My aim was about how to set a slot directly with text from user, without specifying intents or entities.

how do you know when to take the text otherwise?? you can implement an action that can check the text everytime but you would need some kind of indication that the following question is about the last name and the answer you are expecting is the last name otherwise you would have to check literally every message that comes in.

not sure about your idea of implementing this otherwise, can you elaborate

The main issue is about to identify last names. I have trained the model with hundreds of surnames (from different countries), but often they are not recognized as entities. Which could be a possible solution?
At the moment, I am using this action:

class ActionGetName(Action):
def name(self):
	return "action_get_name"

def run(self, dispatcher, tracker, domain):
	credentials = tracker.latest_message.get("text")
	return [SlotSet("surname",credentials)]

but I would like to find more effective solutions

possibly the hardest thing to do is detect last names, some countries like Belgium, last names are also locations , i would not go as far as detecting all last names of every country.
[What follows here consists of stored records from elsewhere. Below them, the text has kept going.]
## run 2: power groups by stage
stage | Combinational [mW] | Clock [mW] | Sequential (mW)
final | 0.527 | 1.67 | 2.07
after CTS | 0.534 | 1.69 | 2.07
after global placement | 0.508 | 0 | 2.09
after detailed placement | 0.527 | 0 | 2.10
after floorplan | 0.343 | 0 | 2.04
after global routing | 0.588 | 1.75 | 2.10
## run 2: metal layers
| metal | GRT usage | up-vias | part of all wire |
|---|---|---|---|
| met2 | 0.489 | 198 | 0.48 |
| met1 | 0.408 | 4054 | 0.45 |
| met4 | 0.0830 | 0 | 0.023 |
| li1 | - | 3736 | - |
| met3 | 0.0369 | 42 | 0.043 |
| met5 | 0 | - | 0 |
## config.mk

```make
export PLATFORM = sky130hd
export DESIGN_NAME = rails_arbiter
export DESIGN_NICKNAME = d
export VERILOG_FILES = /design/src/rtl/rails_pkg.sv /design/src/rtl/rails_frame_buf.sv /design/src/rtl/rails_arbiter.sv
export SDC_FILE = /design/constraint.sdc
export NUM_CORES = 1
export LEC_CHECK = 0
export ABC_AREA = 1
export CORE_MARGIN = 8
export CORE_UTILIZATION = 39
export DETAILED_ROUTE_END_ITERATION = 12
export GPL_TIMING_DRIVEN = 0
export PLACE_DENSITY = 0.66
export SYNTH_ARGS = -nofsm -noshare
export SYNTH_HDL_FRONTEND = slang
export SYNTH_SLANG_ARGS = --single-unit
```

## constraint.sdc

```tcl
create_clock -name clk -period 2.26 [get_ports clk]
set_clock_uncertainty 0.15 [all_clocks]
set_input_delay 0.339 -clock clk [delete_from_list [all_inputs] [get_ports clk]]
set_output_delay 0.339 -clock clk [all_outputs]
set_load 0.05 [all_outputs]
```

## src/rtl/rails_pkg.sv

```systemverilog
// rails_pkg: shared sizes and state encoding for the rails arbiter slice
package rails_pkg;
  localparam int RAILS_WORD_W = 4;
  localparam int RAILS_MAX_N = 10;
  localparam int RAILS_BUF_DEPTH = RAILS_MAX_N + 1;
  typedef enum logic [2:0] {IDLE, COLLECT, BURST, WAIT, REPLY, FLUSH} rails_arb_state_e;
endpackage

```

## src/rtl/rails_frame_buf.sv

```systemverilog
// rails_frame_buf: frame register file, one write port and a registered read port
module rails_frame_buf
  import rails_pkg::*;
(
  input  logic                    clk,
  input  logic                    reset,
  input  logic                    we,
  input  logic [RAILS_WORD_W-1:0] wptr,
  input  logic [RAILS_WORD_W-1:0] wdata,
  input  logic [RAILS_WORD_W-1:0] rptr,
  output logic [RAILS_WORD_W-1:0] rdata
);
  logic [RAILS_WORD_W-1:0] mem [RAILS_BUF_DEPTH];
  always_ff @(posedge clk or negedge reset)
    if (!reset) begin
      for (int i = 0; i < RAILS_BUF_DEPTH; i++) mem[i] <= '0;
      rdata <= '0;
    end else begin
      if (we) mem[wptr] <= wdata;
      rdata <= mem[rptr];
    end
endmodule

```

## src/rtl/rails_arbiter.sv

```systemverilog
// rails_arbiter: round-robin front end sharing one rails checker between two requesters.
// Defining RAILS_ARB_TIMEOUT_EN adds a bounded wait for the checker verdict.
module rails_arbiter
  import rails_pkg::*;
#(
  parameter int MAX_N = RAILS_MAX_N
`ifdef RAILS_ARB_TIMEOUT_EN
  ,
  parameter int TIMEOUT = 16
`endif
) (
  input  logic                    clk,
  input  logic                    reset,
  input  logic                    req0_valid,
  input  logic                    req1_valid,
  input  logic [RAILS_WORD_W-1:0] req0_data,
  input  logic [RAILS_WORD_W-1:0] req1_data,
  output logic                    req0_ready,
  output logic                    req1_ready,
  output logic [RAILS_WORD_W-1:0] chk_data,
  input  logic                    chk_valid,
  input  logic                    chk_result,
  output logic                    rsp_valid,
  output logic                    rsp_id,
  output logic                    rsp_result,
  output logic                    rsp_err,
  output logic                    busy
);
  localparam logic [RAILS_WORD_W-1:0] ONE = 1;
  rails_arb_state_e state, state_nx;
  logic g, last_id, err, result, acc, bad_hdr, bad_coach, to_hit;
  logic [RAILS_WORD_W-1:0] n, k, wptr, rptr, wdata, rdata;
  assign wdata = g ? req1_data : req0_data;
  assign req0_ready = state == COLLECT && !g;
  assign req1_ready = state == COLLECT && g;
  assign acc = g ? req1_valid && req1_ready : req0_valid && req0_ready;
  assign bad_hdr = wdata == '0 || wdata > RAILS_WORD_W'(MAX_N);
  assign bad_coach = wdata == '0 || wdata > n;
  // read one ahead so the header is already on rdata in the first BURST cycle
  assign rptr = state == BURST ? (k == n ? n : k + ONE) : (state == WAIT || state == REPLY) ? n : '0;
  // k stays 0 for frames rejected before BURST, keeping the checker input clear
  assign chk_data = (state == BURST || state == WAIT || (state == REPLY && k != '0)) ? rdata : '0;
  assign rsp_valid = state == REPLY;
  assign rsp_id = rsp_valid && g;
  assign rsp_err = rsp_valid && err;
  assign rsp_result = rsp_valid && result && !err;
  assign busy = state != IDLE;
  rails_frame_buf u_buf (
    .clk   (clk),
    .reset (reset),
    .we    (acc),
    .wptr  (wptr),
    .wdata (wdata),
    .rptr  (rptr),
    .rdata (rdata)
  );
`ifdef RAILS_ARB_TIMEOUT_EN
  localparam int TW = $clog2(TIMEOUT + 1);
  logic [TW-1:0] tcnt;
  always_ff @(posedge clk or negedge reset)
    if (!reset) tcnt <= '0;
    else tcnt <= state == WAIT ? tcnt + TW'(1) : '0;
  assign to_hit = tcnt == TW'(TIMEOUT - 1);
`else
  assign to_hit = 1'b0;
`endif
  always_comb begin
    state_nx = state;
    case (state)
      IDLE:    state_nx = (req0_valid || req1_valid) ? COLLECT : IDLE;
      COLLECT: if (acc) state_nx = wptr == '0 ? (bad_hdr ? REPLY : COLLECT) :
                                   wptr == n ? ((err || bad_coach) ? REPLY : BURST) : COLLECT;
      BURST:   state_nx = k == n ? WAIT : BURST;
      WAIT:    state_nx = (chk_valid || to_hit) ? REPLY : WAIT;
      REPLY:   state_nx = FLUSH;
      default: state_nx = IDLE;
    endcase
  end
  always_ff @(posedge clk or negedge reset)
    if (!reset) begin
      state <= IDLE;
      g <= 1'b0;
      last_id <= 1'b1;
      err <= 1'b0;
      result <= 1'b0;
      n <= '0;
      k <= '0;
      wptr <= '0;
    end else begin
      state <= state_nx;
      case (state)
        IDLE: begin
          g <= (req0_valid && req1_valid) ? !last_id : req1_valid;
          err <= 1'b0;
          result <= 1'b0;
          k <= '0;
          wptr <= '0;
        end
        COLLECT: if (acc) begin
          wptr <= wptr + ONE;
          n <= wptr == '0 ? wdata : n;
          err <= wptr == '0 ? bad_hdr : err || bad_coach;
        end
        BURST: k <= k + ONE;
        WAIT: begin
          result <= chk_valid ? chk_result : result;
          err <= err || (!chk_valid && to_hit);
        end
        REPLY: last_id <= g;
        default: ;
      endcase
    end
endmodule

```

== After elaboration in Yosys (flattened, before gate mapping) ==
Cells that the tools add are included.
Word-level totals
  bits in registers: 67
  word-level logic and storage cells: 99
Cells by class
  order comparisons: 5
  add/sub/neg operators: 2
  reductions and logical operators: 32
  equality and inequality tests: 8
  bitwise logic cells: 2
  mux-type cells: 30
Operator list (count)
  $bwmux W44: 1
  $mux W4: 9
  $mux W3: 6
  $bmux W4 S4: 1
  $demux W4 S4: 1
  $pmux W4 S2: 2
  $pmux W3 S5: 1
  $logic_and A1 B1 Y1: 11
  $ge A5 B5 Y1 const B: 2
  $not A4 Y5: 2
  $add A4 B1 Y4 const B: 2
  $eq A4 B4 Y1: 2
  $logic_not A4 Y1: 2
  $logic_or A1 B1 Y1: 7
  $mux W1: 7
  $eq A3 B2 Y1 const B: 2
  $reduce_bool A2 Y1: 3
  $lt A5 B1 Y1 const B: 1
  $gt A4 B4 Y1: 1
  $gt A4 B4 Y1 const B: 1
  $ne A2 B2 Y1 const B: 2
  $pmux W1 S2: 2
  $reduce_and A2 Y1: 2
  $reduce_bool A4 Y1: 1
  6 further kinds: 8

== Longest topological paths before layout ==
  depth in word-level cells: 9
  mapped depth: 14
  depth with buffers taken out: 14

== Cells and area by module ==
Synthesis repeated with hierarchy kept, for this count alone.
Unflattened totals
  cells, all modules: 519
  area total of the unflattened synthesis: 3786.1 um^2
Modules (own cells, without submodules)
  rails_frame_buf: instances 1, seq. area each 1201.2 um^2, cells an instance 287, area an instance 2229.6 um^2
  rails_arbiter: instances 1, seq. area each 476.7 um^2, cells an instance 232, area an instance 1556.5 um^2

== Worst setup path after synthesis ==
OpenSTA, ideal clock, no wires.
  path kind: register to output
  from: reg state[0]
  to: out rsp_result
  data arrival time: 2.392 ns
  setup slack: -0.621 ns
  required time: 1.771 ns
  cell stages (with the launch flop): 6
  cells stage by stage: dfrtp_1 -> inv_1 -> nand2_1 -> nor2_2 -> inv_1 -> nor3_1
Between the ends
  cells in the longest elaborated chain, start to end: 3
Ends and longest elaborated chain
  from (decl): RTL line rails_arbiter.sv:30  | rails_arb_state_e state, state_nx;
  from (signal assigned): RTL line rails_arbiter.sv:90  | state <= state_nx;
  $eq A3 B3 Y1: RTL line rails_arbiter.sv:43  | assign rsp_valid = state == REPLY;
  named net rsp_valid: RTL line rails_arbiter.sv:23  | output logic rsp_valid,
  $logic_and A1 B1 Y1 (2 in series): RTL line rails_arbiter.sv:46  | assign rsp_result = rsp_valid && result && !err;
  to (decl): RTL line rails_arbiter.sv:25  | output logic rsp_result,
The timed path passes the listed nets, and every way through them passes these cells.

== Final worst setup path ==
  from: reg state[1]
  to: out rsp_valid
Between the ends
  cells in the longest elaborated chain, start to end: 1
Ends and longest elaborated chain (RTL line)
  $eq A3 B3 Y1: rails_arbiter.sv:43
  to (decl): rails_arbiter.sv:23
Every way passes these cells.

==> metrics.txt <==
clock sink count=67; CTS root buffer=clkbuf_8; Synthesis Warnings=0; Int Pwr=3670 uW; # DRC=0; vias post-DR=3532; crit path DAT=1.75 ns; TritonRoute pass-1 iters=5; worst-case clock buffer depth=2; Sw Pwr=2910 uW; Inserted Diodes=0; core area=9730 um2; Final #Nets=582; final setup fails=0; # placed instances=655; Synth async-reset ratio=1.00; H-tree levels=3; Slew headroom=0.433; Syn Nets=522; crit share post-route=0.991; Worst Hold Class=register to register; largest net degree at the start of global routing=68; I/O Buffers=24; max-slew violation count=0; most common cell after layout, fill and taps aside=nand2_1; Congestion Overflow GR=0; min cycle time layout=2.24 ns; status=complete, no violations; layout cells sized above 1=0.236; first-pass GRT wire length=16.3 mm; Ports=25; final antenna-violating net count=0; critical path capture point type=primary output; clock-pin slew on the worst setup and hold paths=0.08 ns; worst hold start=u_buf.mem[34]; Sw Ratio=0.442; DPL Wire Length=6.89 mm; Worst-Skew Late Latency=0.35 ns; fmax=446 MHz; initial core utilization=0.400; Cells after Synth=498; crit path launch type=register; Clk network pwr share=0.190; max_cap viols=0; Final Worst Setup Slack=0.0201 ns; worst-path fanout max=3; peak supply drop=811 uV; RD Place Congestion=0.899; gr usage total=0.156; DRT Wirelength=10.1 mm; DR WL/cell=14.5 um; CP required=1.77 ns; Worst Setup Path Type=register to primary output; Comb pwr share=0.495; final hold violations=0; TritonCTS clock tree=built; mapped cell area=3890 um2; Syn-to-layout area delta=25.5%; Yosys cell types=40; syn_area_per_cell=7.82 um2; Pleak=0.00238 uW; worst-margin pin slew=0.851 ns; cts bufs inserted=9; commonest non-fill, non-tap cells in the layout=112 x nand2_1, 67 x inv_1, 61 x dfrtp_1; Die Footprint=13400 um2; register area share after synthesis=0.431; Crit Reg-Reg Startpoint=g; via/cell ratio=5.07; Initial DRC Count=236; part of the power in registers=0.315; Die Y=116 um; Tot Pwr=6580 uW; # rows=36; critical path startpoint=state[1]; vias in the first global route=3257; RSZ-0062 raised after global routing=yes; Synth Flop Type=dfrtp_1; Final Non-Filler Cells=696; pwr/cell area=1350 nW/um2; synthesized flop and latch total=67; EDFF count, synth=0; Die Width=116 um; initial antenna violation count=0; pre-CTS setup slack=-0.569 ns
area by class of cell:
| cell class | instances | area [um2] |
|---|---|---|
| Timing Repair Buffer | 49 | 430 |
| Tap cell | 133 | 166 |
| Buffer | 7 | 66.3 |
| Clock inverter | 5 | 100 |
| Clock buffer | 11 | 141 |
| Inverter | 89 | 354 |
| Sequential cell | 67 | 1680 |
| Fill cell | 952 | 4840 |
| Multi-Input combinational cell | 335 | 1950 |
power groups by stage:
| stage | clock (uW) | sequential (uW) | combinational, uW |
|---|---|---|---|
| after floorplan | 0 | 2010 | 2140 |
| after global placement | 0 | 2090 | 2730 |
| after detailed placement | 0 | 2100 | 2810 |
| after CTS | 1260 | 2080 | 2910 |
| after global routing | 1300 | 2140 | 3620 |
| final | 1250 | 2070 | 3260 |
flip-flops by register name, indices dropped and copies added (netlist names):
register and flops:
state 3, u_buf.rdata 4, n 4, last_id 1
k 4, g 1, err 1, wptr 4
u_buf.mem 44, result 1
worst max-delay path, cell delays in order (launching register included):
cell           delay, ns
dfrtp_1             0.42
inv_2               0.11
nand2_2             0.08
nor2_4              0.13
buf_4               0.13
dlygate4sd2_1       0.52
timing repair:
item / CTS / global route
pin swaps: 2 / 7
endpoints found under the hold margin: 66 / 0
setup endpoints to repair: 15 / 20
gates resized for setup: 61 / 32
setup buffers: 5 / 19
hold buffers: 1 / 0
cell usage after synthesis, types with 2 or more instances:
library cell	instances	area share
clkinv_1	2	0.0019
buf_6	3	0.0087
nor2_1	22	0.021
inv_1	72	0.069
nor2_4	2	0.0058
buf_2	2	0.0026
o21ai_2	2	0.0045
o22ai_1	2	0.0032
inv_2	14	0.013
nand2_1	114	0.11
nand2_4	4	0.012
nor3_1	5	0.0064
nand3_1	62	0.080
nor2_2	5	0.0080
o21ai_1	9	0.012
dfrtp_1	66	0.42
nor3_2	2	0.0051
nor3_4	8	0.033
xor2_1	4	0.0090
nand4_1	4	0.0064
o21ai_0	55	0.071
ha_1	10	0.032
a21oi_1	10	0.013
nand2_2	2	0.0032
nand3b_1	2	0.0039
cells by family (layout without fill, tap and decap cells):
kind of cell	Yosys count	in the layout	share of synthesized area
AOI/OAI and AO/OA	83	83	0.116
and+or+nand+nor	238	238	0.308
DFF	67	67	0.431
adders and majority gates	10	10	0.0321
xor gates and xnor gates	4	4	0.00900
buffers and inverters	96	161	0.103
metrics by stage:
step / setup TNS, ns / cell area [um2] / util / hold slack, ns
2_1_floorplan: -0.244 / 3930 / - / -0.107
3_3_place_gp: -107.40 / 4330 / 0.445 / 0.316
3_5_place_dp: -4.02 / 4330 / 0.445 / 0.321
4_1_cts: 0 / 4660 / 0.479 / 0.338
5_1_grt: -0.401 / 4890 / 0.502 / 0.351
6_report: 0 / 4890 / 0.502 / 0.337
path summary, 6_finish.rpt:
| path | to | slack, ns | cells after the start |
|---|---|---|---|
| min in group asynchronous | state[1] | 0.49 | 2 |
| max | rsp_valid | 0.02 | 5 |
| min reg2reg | u_buf.mem[34] | 0.34 | 2 |
| max reg2reg | state[0] | 0.07 | 12 |
| min | u_buf.mem[34] | 0.34 | 2 |
| max in group asynchronous | n[1] | 0.85 | 2 |
per-layer routing:
metal	wire, um	vias to the layer above	global-route usage
met4	159	0	0.0510
met1	4760	1704	0.209
met5	0	-	0
met2	4720	98	0.246
li1	-	1719	-
met3	428	11	0.0287
(Power assumes the default switching activity.)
This is the reason why keeping an intent is useful so you can avoid conflicts between when a name is asked v/s when you are asking where they live

possibly start with one, either use lookup tables to detect last names, list the common ones you can and if it is not in the list or not detected when asked, you can repeat the question and infact upon repeating you can invoke custom action that extracts it from the text as a failsafe option. be prepared that people can type answer in full sentence

“well my last name is van leuven.” which isn’t helpful. you can’t restrict the field to one token because last name can have more than one token as well.

so you have to take that into account as well.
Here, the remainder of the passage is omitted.